| Exercise description |
Every line containing the word "wire" is to be copied from the data below.

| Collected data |
■ ■ ■ ■ ■ ■ ■
## src/rtl/stroke_rasterizer_if.sv

```systemverilog
// rtl/stroke_rasterizer_if.sv - segment request, status and pixel port bundle for stroke_rasterizer
interface stroke_rasterizer_if #(
    parameter int COLOR_DEPTH = 9
);
    logic                   start;
    logic [8:0]             x0;
    logic [7:0]             y0;
    logic [8:0]             x1;
    logic [7:0]             y1;
    logic [COLOR_DEPTH-1:0] color;
    logic                   busy;
    logic                   done;
    logic [8:0]             vga_x;
    logic [7:0]             vga_y;
    logic [COLOR_DEPTH-1:0] vga_color;
    logic                   vga_write;

    // Issuing logic: requests segments, watches status and the pixel stream
    modport master (
        output start, x0, y0, x1, y1, color,
        input  busy, done, vga_x, vga_y, vga_color, vga_write
    );

    // Rasterizer side
    modport slave (
        input  start, x0, y0, x1, y1, color,
        output busy, done, vga_x, vga_y, vga_color, vga_write
    );
endinterface

```

## src/rtl/stroke_rasterizer.sv

```systemverilog
// rtl/stroke_rasterizer.sv - Bresenham segment rasterizer emitting one pixel write per clock
module stroke_rasterizer #(
    parameter int SCREEN_WIDTH  = 320,
    parameter int SCREEN_HEIGHT = 240,
    parameter int COLOR_DEPTH   = 9
) (
    input logic                CLOCK_50,
    input logic                reset,
    stroke_rasterizer_if.slave bus
);
    localparam logic [8:0] X_MAX = 9'(SCREEN_WIDTH - 1);
    localparam logic [7:0] Y_MAX = 8'(SCREEN_HEIGHT - 1);

    typedef enum logic [1:0] {S_IDLE, S_SETUP, S_DRAW} state_t;

    state_t                  state_q, state_d;
    logic [8:0]              x0_q, x0_d, x1_q, x1_d;
    logic [7:0]              y0_q, y0_d, y1_q, y1_d;
    logic [COLOR_DEPTH-1:0]  color_q, color_d;
    logic signed [11:0]      dx_q, dx_d, dy_q, dy_d, err_q, err_d;
    logic                    sx_q, sx_d, sy_q, sy_d;
    logic [8:0]              cur_x_q, cur_x_d;
    logic [7:0]              cur_y_q, cur_y_d;
    logic                    busy_q, busy_d, done_q, done_d;
    logic                    vga_write_q, vga_write_d;
    logic [COLOR_DEPTH-1:0]  vga_color_q, vga_color_d;

    logic signed [11:0]      diff_x, diff_y, e2, err_n;

    // The current pixel register doubles as the vga coordinate output, so the
    // coordinates naturally hold their last value between segments.
    assign bus.busy      = busy_q;
    assign bus.done      = done_q;
    assign bus.vga_x     = cur_x_q;
    assign bus.vga_y     = cur_y_q;
    assign bus.vga_color = vga_color_q;
    assign bus.vga_write = vga_write_q;

    // Next-state logic: latch and clamp, derive stepping terms, then walk the line
    always_comb begin
        state_d     = state_q;
        x0_d        = x0_q;
        y0_d        = y0_q;
        x1_d        = x1_q;
        y1_d        = y1_q;
        color_d     = color_q;
        dx_d        = dx_q;
        dy_d        = dy_q;
        sx_d        = sx_q;
        sy_d        = sy_q;
        err_d       = err_q;
        cur_x_d     = cur_x_q;
        cur_y_d     = cur_y_q;
        busy_d      = busy_q;
        done_d      = 1'b0;
        vga_write_d = 1'b0;
        vga_color_d = vga_color_q;
        diff_x      = 12'sd0;
        diff_y      = 12'sd0;
        e2          = 12'sd0;
        err_n       = err_q;

        case (state_q)
            S_IDLE: begin
                if (bus.start) begin
                    x0_d    = (bus.x0 > X_MAX) ? X_MAX : bus.x0;
                    y0_d    = (bus.y0 > Y_MAX) ? Y_MAX : bus.y0;
                    x1_d    = (bus.x1 > X_MAX) ? X_MAX : bus.x1;
                    y1_d    = (bus.y1 > Y_MAX) ? Y_MAX : bus.y1;
                    color_d = bus.color;
                    busy_d  = 1'b1;
                    state_d = S_SETUP;
                end
            end
            S_SETUP: begin
                // First pixel is registered here so writes start the next cycle
                diff_x      = $signed({3'b000, x1_q}) - $signed({3'b000, x0_q});
                diff_y      = $signed({4'b0000, y1_q}) - $signed({4'b0000, y0_q});
                dx_d        = diff_x[11] ? -diff_x : diff_x;
                dy_d        = diff_y[11] ? diff_y : -diff_y;
                sx_d        = (x0_q < x1_q);
                sy_d        = (y0_q < y1_q);
                err_d       = dx_d + dy_d;
                cur_x_d     = x0_q;
                cur_y_d     = y0_q;
                vga_color_d = color_q;
                vga_write_d = 1'b1;
                state_d     = S_DRAW;
            end
            S_DRAW: begin
                if (cur_x_q == x1_q && cur_y_q == y1_q) begin
                    busy_d  = 1'b0;
                    done_d  = 1'b1;
                    state_d = S_IDLE;
                end else begin
                    e2 = err_q <<< 1;
                    if (e2 >= dy_q) begin
                        err_n   = err_n + dy_q;
                        cur_x_d = sx_q ? cur_x_q + 9'd1 : cur_x_q - 9'd1;
                    end
                    if (e2 <= dx_q) begin
                        err_n   = err_n + dx_q;
                        cur_y_d = sy_q ? cur_y_q + 8'd1 : cur_y_q - 8'd1;
                    end
                    err_d       = err_n;
                    vga_write_d = 1'b1;
                end
            end
            default: state_d = S_IDLE;
        endcase
    end

    // State and output registers with synchronous reset
    always_ff @(posedge CLOCK_50) begin
        if (reset) begin
            state_q     <= S_IDLE;
            x0_q        <= '0;
            y0_q        <= '0;
            x1_q        <= '0;
            y1_q        <= '0;
            color_q     <= '0;
            dx_q        <= '0;
            dy_q        <= '0;
            sx_q        <= 1'b0;
            sy_q        <= 1'b0;
            err_q       <= '0;
            cur_x_q     <= '0;
            cur_y_q     <= '0;
            busy_q      <= 1'b0;
            done_q      <= 1'b0;
            vga_write_q <= 1'b0;
            vga_color_q <= '0;
        end else begin
            state_q     <= state_d;
            x0_q        <= x0_d;
            y0_q        <= y0_d;
            x1_q        <= x1_d;
            y1_q        <= y1_d;
            color_q     <= color_d;
            dx_q        <= dx_d;
            dy_q        <= dy_d;
            sx_q        <= sx_d;
            sy_q        <= sy_d;
            err_q       <= err_d;
            cur_x_q     <= cur_x_d;
            cur_y_q     <= cur_y_d;
            busy_q      <= busy_d;
            done_q      <= done_d;
            vga_write_q <= vga_write_d;
            vga_color_q <= vga_color_d;
        end
    end
endmodule

```

## src/flat_wrapper.sv

```systemverilog
// flat-port wrapper written by rule: the top's interface ports become plain ports
module stroke_rasterizer_flat 
#(
    parameter int SCREEN_WIDTH  = 320,
    parameter int SCREEN_HEIGHT = 240,
    parameter int COLOR_DEPTH   = 9
)
  (CLOCK_50, reset, bus_start, bus_x0, bus_y0, bus_x1, bus_y1, bus_color, bus_busy, bus_done, bus_vga_x, bus_vga_y, bus_vga_color, bus_vga_write);
  stroke_rasterizer_if #(.COLOR_DEPTH(COLOR_DEPTH)) bus_i ();
  input logic CLOCK_50;
  input logic reset;
  input wire logic [$bits(bus_i.start)-1:0] bus_start;
  input wire logic [$bits(bus_i.x0)-1:0] bus_x0;
  input wire logic [$bits(bus_i.y0)-1:0] bus_y0;
  input wire logic [$bits(bus_i.x1)-1:0] bus_x1;
  input wire logic [$bits(bus_i.y1)-1:0] bus_y1;
  input wire logic [$bits(bus_i.color)-1:0] bus_color;
  output wire logic [$bits(bus_i.busy)-1:0] bus_busy;
  output wire logic [$bits(bus_i.done)-1:0] bus_done;
  output wire logic [$bits(bus_i.vga_x)-1:0] bus_vga_x;
  output wire logic [$bits(bus_i.vga_y)-1:0] bus_vga_y;
  output wire logic [$bits(bus_i.vga_color)-1:0] bus_vga_color;
  output wire logic [$bits(bus_i.vga_write)-1:0] bus_vga_write;
  assign bus_i.start = bus_start;
  assign bus_i.x0 = bus_x0;
  assign bus_i.y0 = bus_y0;
  assign bus_i.x1 = bus_x1;
  assign bus_i.y1 = bus_y1;
  assign bus_i.color = bus_color;
  assign bus_busy = bus_i.busy;
  assign bus_done = bus_i.done;
  assign bus_vga_x = bus_i.vga_x;
  assign bus_vga_y = bus_i.vga_y;
  assign bus_vga_color = bus_i.vga_color;
  assign bus_vga_write = bus_i.vga_write;
  stroke_rasterizer #(.SCREEN_WIDTH(SCREEN_WIDTH), .SCREEN_HEIGHT(SCREEN_HEIGHT), .COLOR_DEPTH(COLOR_DEPTH)) u_core (.CLOCK_50(CLOCK_50), .reset(reset), .bus(bus_i));
endmodule
```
■ ■ ■ ■ ■ ■ ■
| Written response |
  input wire logic [$bits(bus_i.start)-1:0] bus_start;
  input wire logic [$bits(bus_i.x0)-1:0] bus_x0;
  input wire logic [$bits(bus_i.y0)-1:0] bus_y0;
  input wire logic [$bits(bus_i.x1)-1:0] bus_x1;
  input wire logic [$bits(bus_i.y1)-1:0] bus_y1;
  input wire logic [$bits(bus_i.color)-1:0] bus_color;
  output wire logic [$bits(bus_i.busy)-1:0] bus_busy;
  output wire logic [$bits(bus_i.done)-1:0] bus_done;
  output wire logic [$bits(bus_i.vga_x)-1:0] bus_vga_x;
  output wire logic [$bits(bus_i.vga_y)-1:0] bus_vga_y;
  output wire logic [$bits(bus_i.vga_color)-1:0] bus_vga_color;
  output wire logic [$bits(bus_i.vga_write)-1:0] bus_vga_write;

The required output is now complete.